*SUPPLIED RECORDS*
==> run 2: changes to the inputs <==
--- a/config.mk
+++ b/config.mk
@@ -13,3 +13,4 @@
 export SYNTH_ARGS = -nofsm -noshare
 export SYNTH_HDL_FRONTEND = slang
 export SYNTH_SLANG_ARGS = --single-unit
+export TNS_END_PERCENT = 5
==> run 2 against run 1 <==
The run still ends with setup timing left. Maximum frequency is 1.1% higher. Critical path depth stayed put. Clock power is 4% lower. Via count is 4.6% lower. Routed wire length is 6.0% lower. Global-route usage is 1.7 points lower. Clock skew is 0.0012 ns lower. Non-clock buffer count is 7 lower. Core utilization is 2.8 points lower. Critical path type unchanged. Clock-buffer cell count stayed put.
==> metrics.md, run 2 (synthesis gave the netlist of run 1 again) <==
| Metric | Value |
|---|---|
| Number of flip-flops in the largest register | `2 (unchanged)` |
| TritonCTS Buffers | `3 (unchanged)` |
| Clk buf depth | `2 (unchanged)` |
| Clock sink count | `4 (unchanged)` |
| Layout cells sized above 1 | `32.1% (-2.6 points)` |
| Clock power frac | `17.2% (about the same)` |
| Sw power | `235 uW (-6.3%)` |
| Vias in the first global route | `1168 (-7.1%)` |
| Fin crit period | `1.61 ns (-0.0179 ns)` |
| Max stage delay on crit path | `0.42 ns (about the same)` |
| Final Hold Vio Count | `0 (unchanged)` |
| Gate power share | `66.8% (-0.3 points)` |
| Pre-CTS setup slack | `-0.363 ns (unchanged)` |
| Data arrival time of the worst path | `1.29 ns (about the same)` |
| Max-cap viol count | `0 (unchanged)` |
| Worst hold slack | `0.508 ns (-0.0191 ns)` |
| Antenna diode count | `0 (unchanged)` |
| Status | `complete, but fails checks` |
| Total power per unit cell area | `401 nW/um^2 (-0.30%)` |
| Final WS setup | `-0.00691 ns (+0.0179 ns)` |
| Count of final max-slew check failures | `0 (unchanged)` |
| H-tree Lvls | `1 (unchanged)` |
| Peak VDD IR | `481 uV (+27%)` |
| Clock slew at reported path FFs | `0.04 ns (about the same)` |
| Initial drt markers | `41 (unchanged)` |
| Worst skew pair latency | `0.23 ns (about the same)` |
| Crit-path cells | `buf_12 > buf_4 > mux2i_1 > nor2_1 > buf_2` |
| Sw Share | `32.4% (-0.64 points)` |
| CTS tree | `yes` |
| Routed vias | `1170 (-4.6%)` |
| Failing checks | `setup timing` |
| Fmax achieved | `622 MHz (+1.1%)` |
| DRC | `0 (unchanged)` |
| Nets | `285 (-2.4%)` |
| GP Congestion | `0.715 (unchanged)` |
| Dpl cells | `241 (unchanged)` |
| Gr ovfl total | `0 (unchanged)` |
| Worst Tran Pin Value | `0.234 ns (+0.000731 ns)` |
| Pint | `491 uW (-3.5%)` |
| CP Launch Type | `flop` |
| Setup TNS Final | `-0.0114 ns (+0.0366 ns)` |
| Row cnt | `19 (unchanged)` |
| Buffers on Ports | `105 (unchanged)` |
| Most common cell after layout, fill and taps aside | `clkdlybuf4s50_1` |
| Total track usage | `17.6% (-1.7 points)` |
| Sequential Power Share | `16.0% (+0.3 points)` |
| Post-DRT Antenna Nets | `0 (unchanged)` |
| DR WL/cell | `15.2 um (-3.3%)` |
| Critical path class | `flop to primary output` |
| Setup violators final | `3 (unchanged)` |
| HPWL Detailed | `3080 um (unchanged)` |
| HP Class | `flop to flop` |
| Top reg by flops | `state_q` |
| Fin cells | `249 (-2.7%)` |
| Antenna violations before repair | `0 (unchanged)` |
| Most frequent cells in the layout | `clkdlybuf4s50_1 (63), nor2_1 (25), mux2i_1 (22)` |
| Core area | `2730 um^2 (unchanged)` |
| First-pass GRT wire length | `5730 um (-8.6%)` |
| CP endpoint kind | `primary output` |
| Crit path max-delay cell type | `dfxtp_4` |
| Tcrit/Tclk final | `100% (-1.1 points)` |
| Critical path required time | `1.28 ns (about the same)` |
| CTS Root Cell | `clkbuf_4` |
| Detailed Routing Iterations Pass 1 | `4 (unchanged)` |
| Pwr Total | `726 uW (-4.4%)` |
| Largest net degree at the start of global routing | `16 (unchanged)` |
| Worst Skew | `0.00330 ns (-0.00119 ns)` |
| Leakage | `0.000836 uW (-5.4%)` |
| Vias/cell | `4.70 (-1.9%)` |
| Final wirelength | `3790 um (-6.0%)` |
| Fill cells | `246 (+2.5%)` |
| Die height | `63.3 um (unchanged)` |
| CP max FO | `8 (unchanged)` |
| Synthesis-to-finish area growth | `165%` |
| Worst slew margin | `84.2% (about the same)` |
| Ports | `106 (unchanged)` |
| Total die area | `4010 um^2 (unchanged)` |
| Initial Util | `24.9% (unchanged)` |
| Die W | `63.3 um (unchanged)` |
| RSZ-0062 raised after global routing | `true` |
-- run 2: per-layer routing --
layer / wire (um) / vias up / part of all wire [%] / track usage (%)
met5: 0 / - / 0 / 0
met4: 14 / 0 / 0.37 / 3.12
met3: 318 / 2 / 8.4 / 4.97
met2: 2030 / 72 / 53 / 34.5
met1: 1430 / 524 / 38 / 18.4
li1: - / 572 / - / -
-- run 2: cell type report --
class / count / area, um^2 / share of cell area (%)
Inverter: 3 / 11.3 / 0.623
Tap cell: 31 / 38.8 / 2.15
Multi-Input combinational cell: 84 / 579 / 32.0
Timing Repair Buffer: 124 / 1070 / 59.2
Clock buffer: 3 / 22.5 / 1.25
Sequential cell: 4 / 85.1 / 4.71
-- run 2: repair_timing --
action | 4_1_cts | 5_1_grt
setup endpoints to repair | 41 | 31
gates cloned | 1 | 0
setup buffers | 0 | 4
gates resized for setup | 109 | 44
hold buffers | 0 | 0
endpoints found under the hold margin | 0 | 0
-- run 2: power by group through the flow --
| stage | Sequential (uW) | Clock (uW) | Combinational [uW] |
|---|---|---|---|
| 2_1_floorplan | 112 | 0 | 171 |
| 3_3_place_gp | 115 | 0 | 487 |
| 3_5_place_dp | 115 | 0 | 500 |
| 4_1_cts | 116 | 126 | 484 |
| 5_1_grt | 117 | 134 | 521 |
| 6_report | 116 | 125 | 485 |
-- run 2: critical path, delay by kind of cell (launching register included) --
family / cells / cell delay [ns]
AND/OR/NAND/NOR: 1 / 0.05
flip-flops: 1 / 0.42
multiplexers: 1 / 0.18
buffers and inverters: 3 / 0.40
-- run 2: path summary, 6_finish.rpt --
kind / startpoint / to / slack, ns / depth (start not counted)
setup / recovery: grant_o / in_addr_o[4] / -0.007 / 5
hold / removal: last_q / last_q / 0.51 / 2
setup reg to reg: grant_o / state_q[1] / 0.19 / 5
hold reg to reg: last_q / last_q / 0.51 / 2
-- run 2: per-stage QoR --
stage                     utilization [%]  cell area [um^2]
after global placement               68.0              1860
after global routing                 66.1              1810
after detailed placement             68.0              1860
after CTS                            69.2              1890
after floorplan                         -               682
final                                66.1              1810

*ASSIGNMENT*
Work out how many lines of the listing above include "Antenna"; the reply is that number alone.

*RESPONSE*
3